WHAT THE EXERCISE ASKS:
Go through the records and copy each line where the string "inverter" occurs.

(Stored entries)
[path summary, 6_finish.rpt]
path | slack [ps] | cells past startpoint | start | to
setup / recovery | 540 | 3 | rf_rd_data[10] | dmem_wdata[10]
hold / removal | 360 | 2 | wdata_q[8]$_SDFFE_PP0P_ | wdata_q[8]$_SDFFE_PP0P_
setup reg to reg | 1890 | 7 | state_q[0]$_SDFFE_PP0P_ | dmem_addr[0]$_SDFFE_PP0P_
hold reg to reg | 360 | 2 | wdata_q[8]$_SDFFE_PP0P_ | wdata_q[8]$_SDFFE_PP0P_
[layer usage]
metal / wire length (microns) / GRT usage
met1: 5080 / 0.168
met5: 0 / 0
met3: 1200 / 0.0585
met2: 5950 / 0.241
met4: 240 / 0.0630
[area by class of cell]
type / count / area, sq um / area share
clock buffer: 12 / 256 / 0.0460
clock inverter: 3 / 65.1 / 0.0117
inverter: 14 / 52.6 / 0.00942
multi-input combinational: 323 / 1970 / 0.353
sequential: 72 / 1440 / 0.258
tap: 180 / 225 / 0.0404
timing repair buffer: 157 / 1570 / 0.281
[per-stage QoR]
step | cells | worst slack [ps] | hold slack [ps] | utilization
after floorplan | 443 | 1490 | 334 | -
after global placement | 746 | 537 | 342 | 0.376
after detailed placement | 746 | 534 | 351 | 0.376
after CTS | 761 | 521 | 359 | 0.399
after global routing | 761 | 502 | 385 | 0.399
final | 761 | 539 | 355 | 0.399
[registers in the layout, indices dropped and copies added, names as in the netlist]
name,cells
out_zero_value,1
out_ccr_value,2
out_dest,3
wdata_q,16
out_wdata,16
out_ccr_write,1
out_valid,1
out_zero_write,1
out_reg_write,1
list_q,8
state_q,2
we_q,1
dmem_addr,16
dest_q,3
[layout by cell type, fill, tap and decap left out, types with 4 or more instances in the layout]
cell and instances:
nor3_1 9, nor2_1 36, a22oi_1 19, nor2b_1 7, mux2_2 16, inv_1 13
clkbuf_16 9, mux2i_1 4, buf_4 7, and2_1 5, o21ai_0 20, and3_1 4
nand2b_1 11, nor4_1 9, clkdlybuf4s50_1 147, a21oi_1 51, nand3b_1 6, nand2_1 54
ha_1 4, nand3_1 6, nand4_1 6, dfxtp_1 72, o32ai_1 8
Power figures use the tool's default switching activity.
--- config.mk ---
export PLATFORM = sky130hd
export DESIGN_NAME = som_sweep_ctrl_flat
export DESIGN_NICKNAME = d
export VERILOG_FILES = /design/src/rtl/som_sweep_if.sv /design/src/rtl/som_sweep_ctrl.sv /design/src/flat_wrapper.sv
export SDC_FILE = /design/constraint.sdc
export NUM_CORES = 1
export LEC_CHECK = 0
export ABC_CLOCK_PERIOD_IN_PS = 6300
export CORE_UTILIZATION = 55
export DETAILED_ROUTE_END_ITERATION = 7
export PLACE_DENSITY_LB_ADDON = 0.2
export SLEW_MARGIN = 0
export SYNTH_ARGS = -nofsm -noshare
export SYNTH_HDL_FRONTEND = slang
export SYNTH_SLANG_ARGS = --single-unit
--- constraint.sdc ---
create_clock -name clk -period 6.3 [get_ports clk]
set_input_delay 1.26 -clock clk [delete_from_list [all_inputs] [get_ports clk]]
set_output_delay 1.26 -clock clk [all_outputs]
set_load 0.05 [all_outputs]
--- src/rtl/som_sweep_if.sv ---
// Sweep-controller bus: host handshake, expected mask, results and evaluator drive/sense.
interface som_sweep_if;
  logic        start;
  logic [15:0] exp_mask;
  logic        f_in;
  logic        en_out;
  logic [3:0]  abcd;
  logic        busy;
  logic        done;
  logic [15:0] tt;
  logic [4:0]  err_cnt;
  logic        match;
  logic [3:0]  first_err_idx;

  modport slave (
    input  start, exp_mask, f_in,
    output en_out, abcd, busy, done, tt, err_cnt, match, first_err_idx
  );

  modport master (
    output start, exp_mask, f_in,
    input  en_out, abcd, busy, done, tt, err_cnt, match, first_err_idx
  );
endinterface
--- src/flat_wrapper.sv ---
// flat-port wrapper written by rule: the top's interface ports become plain ports
module rsa_modexp_flat 
  (clk, rst, bus_en, bus_start, bus_M_i, bus_E_i, bus_N_i, bus_R_o, bus_eoc, bus_busy, bus_err);
  rsa_modexp_if bus_i ();
  input  logic clk;
  input  logic rst;
  input wire logic [$bits(bus_i.en)-1:0] bus_en;
  input wire logic [$bits(bus_i.start)-1:0] bus_start;
  input wire logic [$bits(bus_i.M_i)-1:0] bus_M_i;
  input wire logic [$bits(bus_i.E_i)-1:0] bus_E_i;
  input wire logic [$bits(bus_i.N_i)-1:0] bus_N_i;
  output wire logic [$bits(bus_i.R_o)-1:0] bus_R_o;
  output wire logic [$bits(bus_i.eoc)-1:0] bus_eoc;
  output wire logic [$bits(bus_i.busy)-1:0] bus_busy;
  output wire logic [$bits(bus_i.err)-1:0] bus_err;
  assign bus_i.en = bus_en;
  assign bus_i.start = bus_start;
  assign bus_i.M_i = bus_M_i;
  assign bus_i.E_i = bus_E_i;
  assign bus_i.N_i = bus_N_i;
  assign bus_R_o = bus_i.R_o;
  assign bus_eoc = bus_i.eoc;
  assign bus_busy = bus_i.busy;
  assign bus_err = bus_i.err;
  rsa_modexp u_core (.clk(clk), .rst(rst), .bus(bus_i));
endmodule
### src/rtl/seq_divider.sv
// Multi-cycle restoring divider: WIDTH clock steps per quotient, start/done handshake.
// Define DIV_SIGNED_EN for two's complement operands (truncating division); default is unsigned.
module seq_divider #(
    parameter int unsigned WIDTH = 6
) (
    input  logic             clk,
    input  logic             rst,
    input  logic             start,
    input  logic [WIDTH-1:0] a,
    input  logic [WIDTH-1:0] b,
    output logic             busy,
    output logic             done,
    output logic [WIDTH-1:0] q,
    output logic [WIDTH-1:0] r,
    output logic             dz
);

    localparam int unsigned CW = (WIDTH > 2) ? $clog2(WIDTH) : 1;

    typedef enum logic [1:0] {
        S_IDLE = 2'd0,
        S_CALC = 2'd1,
        S_DONE = 2'd2
    } state_t;

    state_t           state_q, state_d;
    logic [CW-1:0]    cnt_q, cnt_d;
    logic [WIDTH-1:0] rem_q, rem_d;
    logic [WIDTH-1:0] dvd_q, dvd_d;
    logic [WIDTH-1:0] div_q, div_d;
    logic             busy_q, busy_d;
    logic             done_q, done_d;
    logic [WIDTH-1:0] q_q, q_d;
    logic [WIDTH-1:0] r_q, r_d;
    logic             dz_q, dz_d;

    logic [WIDTH:0]   rem_sh;
    logic [WIDTH:0]   trial;
    logic [WIDTH-1:0] step_rem;
    logic [WIDTH-1:0] step_dvd;
    logic [WIDTH-1:0] a_mag;
    logic [WIDTH-1:0] b_mag;
    logic [WIDTH-1:0] q_res;
    logic [WIDTH-1:0] r_res;

    // One restoring step: shift {rem,dvd} left, keep the trial difference when it does not borrow
    always_comb begin
        rem_sh   = {rem_q, dvd_q[WIDTH-1]};
        trial    = rem_sh - {1'b0, div_q};
        step_rem = trial[WIDTH] ? rem_sh[WIDTH-1:0] : trial[WIDTH-1:0];
        step_dvd = {dvd_q[WIDTH-2:0], ~trial[WIDTH]};
    end

`ifdef DIV_SIGNED_EN
    logic neg_q_q, neg_q_d;
    logic neg_r_q, neg_r_d;

    // The core works on magnitudes; the most-negative value still fits as an unsigned magnitude
    assign a_mag = a[WIDTH-1] ? (~a + WIDTH'(1)) : a;
    assign b_mag = b[WIDTH-1] ? (~b + WIDTH'(1)) : b;
    assign q_res = neg_q_q ? (~step_dvd + WIDTH'(1)) : step_dvd;
    assign r_res = neg_r_q ? (~step_rem + WIDTH'(1)) : step_rem;

    always_comb begin
        neg_q_d = neg_q_q;
        neg_r_d = neg_r_q;
        if ((state_q == S_IDLE || state_q == S_DONE) && start) begin
            neg_q_d = a[WIDTH-1] ^ b[WIDTH-1];
            neg_r_d = a[WIDTH-1];
        end
    end

    always_ff @(posedge clk or posedge rst) begin
        if (rst) begin
            neg_q_q <= 1'b0;
            neg_r_q <= 1'b0;
        end else begin
            neg_q_q <= neg_q_d;
            neg_r_q <= neg_r_d;
        end
    end
`else
    assign a_mag = a;
    assign b_mag = b;
    assign q_res = step_dvd;
    assign r_res = step_rem;
`endif

    always_comb begin
        state_d = state_q;
        cnt_d   = cnt_q;
        rem_d   = rem_q;
        dvd_d   = dvd_q;
        div_d   = div_q;
        busy_d  = 1'b0;
        done_d  = 1'b0;
        q_d     = q_q;
        r_d     = r_q;
        dz_d    = dz_q;

        case (state_q)
            S_IDLE, S_DONE: begin
                state_d = S_IDLE;
                if (start) begin
                    dvd_d = a_mag;
                    div_d = b_mag;
                    rem_d = '0;
                    cnt_d = '0;
                    if (b == '0) begin
                        // Divide-by-zero skips the datapath and reports immediately
                        state_d = S_DONE;
                        done_d  = 1'b1;
                        q_d     = '1;
                        r_d     = a;
                        dz_d    = 1'b1;
                    end else begin
                        state_d = S_CALC;
                        busy_d  = 1'b1;
                    end
                end
            end
            S_CALC: begin
                rem_d  = step_rem;
                dvd_d  = step_dvd;
                busy_d = 1'b1;
                cnt_d  = cnt_q + CW'(1);
                if (cnt_q == CW'(WIDTH - 1)) begin
                    state_d = S_DONE;
                    cnt_d   = '0;
                    busy_d  = 1'b0;
                    done_d  = 1'b1;
                    q_d     = q_res;
                    r_d     = r_res;
                    dz_d    = 1'b0;
                end
            end
            default: state_d = S_IDLE;
        endcase
    end

    always_ff @(posedge clk or posedge rst) begin
        if (rst) begin
            state_q <= S_IDLE;
            cnt_q   <= '0;
            rem_q   <= '0;
            dvd_q   <= '0;
            div_q   <= '0;
            busy_q  <= 1'b0;
            done_q  <= 1'b0;
            q_q     <= '0;
            r_q     <= '0;
            dz_q    <= 1'b0;
        end else begin
            state_q <= state_d;
            cnt_q   <= cnt_d;
            rem_q   <= rem_d;
            dvd_q   <= dvd_d;
            div_q   <= div_d;
            busy_q  <= busy_d;
            done_q  <= done_d;
            q_q     <= q_d;
            r_q     <= r_d;
            dz_q    <= dz_d;
        end
    end

    assign busy = busy_q;
    assign done = done_q;
    assign q    = q_q;
    assign r    = r_q;
    assign dz   = dz_q;

endmodule
### src/rtl/add12u_err_monitor.sv
// Error-statistics monitor for a 12-bit approximate unsigned adder.
// Accumulates total, worst-case and count of nonzero |exact-approx| errors over a run.
module add12u_err_monitor #(
  parameter int WIDTH = 12,
  parameter int CNT_W = 24
) (
  input  logic                   clk,
  input  logic                   rst,
  input  logic                   start,
  input  logic [CNT_W-1:0]       num_samples,
  input  logic                   in_valid,
  output logic                   in_ready,
  input  logic [WIDTH-1:0]       in_a,
  input  logic [WIDTH-1:0]       in_b,
  input  logic [WIDTH:0]         in_o,
  output logic                   busy,
  output logic                   done,
  output logic [CNT_W+WIDTH:0]   err_sum,
  output logic [WIDTH:0]         err_max,
  output logic [CNT_W-1:0]       err_cnt,
  output logic [CNT_W-1:0]       sample_cnt
);

  localparam int SUM_W = CNT_W + WIDTH + 1;

  typedef enum logic [1:0] {
    ST_IDLE  = 2'd0,
    ST_RUN   = 2'd1,
    ST_DRAIN = 2'd2,
    ST_DONE  = 2'd3
  } state_t;

  state_t             state_q, state_d;
  logic [CNT_W-1:0]   num_q, num_d;
  logic [CNT_W-1:0]   sample_cnt_q, sample_cnt_d;
  logic               s1_valid_q, s1_valid_d;
  logic [WIDTH:0]     s1_err_q, s1_err_d;
  logic               s2_valid_q, s2_valid_d;
  logic [WIDTH:0]     s2_err_q, s2_err_d;
  logic [SUM_W-1:0]   err_sum_q, err_sum_d;
  logic [WIDTH:0]     err_max_q, err_max_d;
  logic [CNT_W-1:0]   err_cnt_q, err_cnt_d;

  logic               xfer;
  logic               clear_acc;
  logic [WIDTH:0]     exact_sum;
  logic [WIDTH:0]     abs_err;
  logic [CNT_W-1:0]   sample_cnt_inc;

  // Exact sum is one bit wider than the operands, so it never wraps.
  always_comb begin
    exact_sum = {1'b0, in_a} + {1'b0, in_b};
    if (exact_sum >= in_o) begin
      abs_err = exact_sum - in_o;
    end else begin
      abs_err = in_o - exact_sum;
    end
  end

  assign xfer           = in_valid && (state_q == ST_RUN);
  assign sample_cnt_inc = sample_cnt_q + CNT_W'(1);

  always_comb begin
    state_d      = state_q;
    num_d        = num_q;
    sample_cnt_d = sample_cnt_q;
    clear_acc    = 1'b0;
    case (state_q)
      ST_IDLE: begin
        if (start) begin
          clear_acc    = 1'b1;
          sample_cnt_d = '0;
          num_d        = num_samples;
          if (num_samples != '0) begin
            state_d = ST_RUN;
          end else begin
            state_d = ST_DONE;
          end
        end
      end
      ST_RUN: begin
        if (xfer) begin
          sample_cnt_d = sample_cnt_inc;
          if (sample_cnt_inc == num_q) begin
            state_d = ST_DRAIN;
          end
        end
      end
      ST_DRAIN: begin
        // Look at the next-cycle valid bits so DONE lands right after the last accumulate.
        if (!s1_valid_d && !s2_valid_d) begin
          state_d = ST_DONE;
        end
      end
      ST_DONE: begin
        state_d = ST_IDLE;
      end
      default: begin
        state_d = ST_IDLE;
      end
    endcase
  end

  always_comb begin
    s1_valid_d = xfer;
    s1_err_d   = xfer ? abs_err : s1_err_q;
    s2_valid_d = s1_valid_q;
    s2_err_d   = s1_valid_q ? s1_err_q : s2_err_q;
    err_sum_d  = err_sum_q;
    err_max_d  = err_max_q;
    err_cnt_d  = err_cnt_q;
    if (clear_acc) begin
      err_sum_d = '0;
      err_max_d = '0;
      err_cnt_d = '0;
    end else if (s2_valid_q) begin
      err_sum_d = err_sum_q + SUM_W'(s2_err_q);
      if (s2_err_q > err_max_q) begin
        err_max_d = s2_err_q;
      end
      if (s2_err_q != '0) begin
        err_cnt_d = err_cnt_q + CNT_W'(1);
      end
    end
  end

  always_ff @(posedge clk) begin
    if (rst) begin
      state_q      <= ST_IDLE;
      num_q        <= '0;
      sample_cnt_q <= '0;
      s1_valid_q   <= 1'b0;
      s1_err_q     <= '0;
      s2_valid_q   <= 1'b0;
      s2_err_q     <= '0;
      err_sum_q    <= '0;
      err_max_q    <= '0;
      err_cnt_q    <= '0;
    end else begin
      state_q      <= state_d;
      num_q        <= num_d;
      sample_cnt_q <= sample_cnt_d;
      s1_valid_q   <= s1_valid_d;
      s1_err_q     <= s1_err_d;
      s2_valid_q   <= s2_valid_d;
      s2_err_q     <= s2_err_d;
      err_sum_q    <= err_sum_d;
      err_max_q    <= err_max_d;
      err_cnt_q    <= err_cnt_d;
    end
  end

  assign in_ready   = (state_q == ST_RUN);
  assign busy       = (state_q != ST_IDLE);
  assign done       = (state_q == ST_DONE);
  assign err_sum    = err_sum_q;
  assign err_max    = err_max_q;
  assign err_cnt    = err_cnt_q;
  assign sample_cnt = sample_cnt_q;

endmodule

RESPONSE BELOW:
clock inverter: 3 / 65.1 / 0.0117
inverter: 14 / 52.6 / 0.00942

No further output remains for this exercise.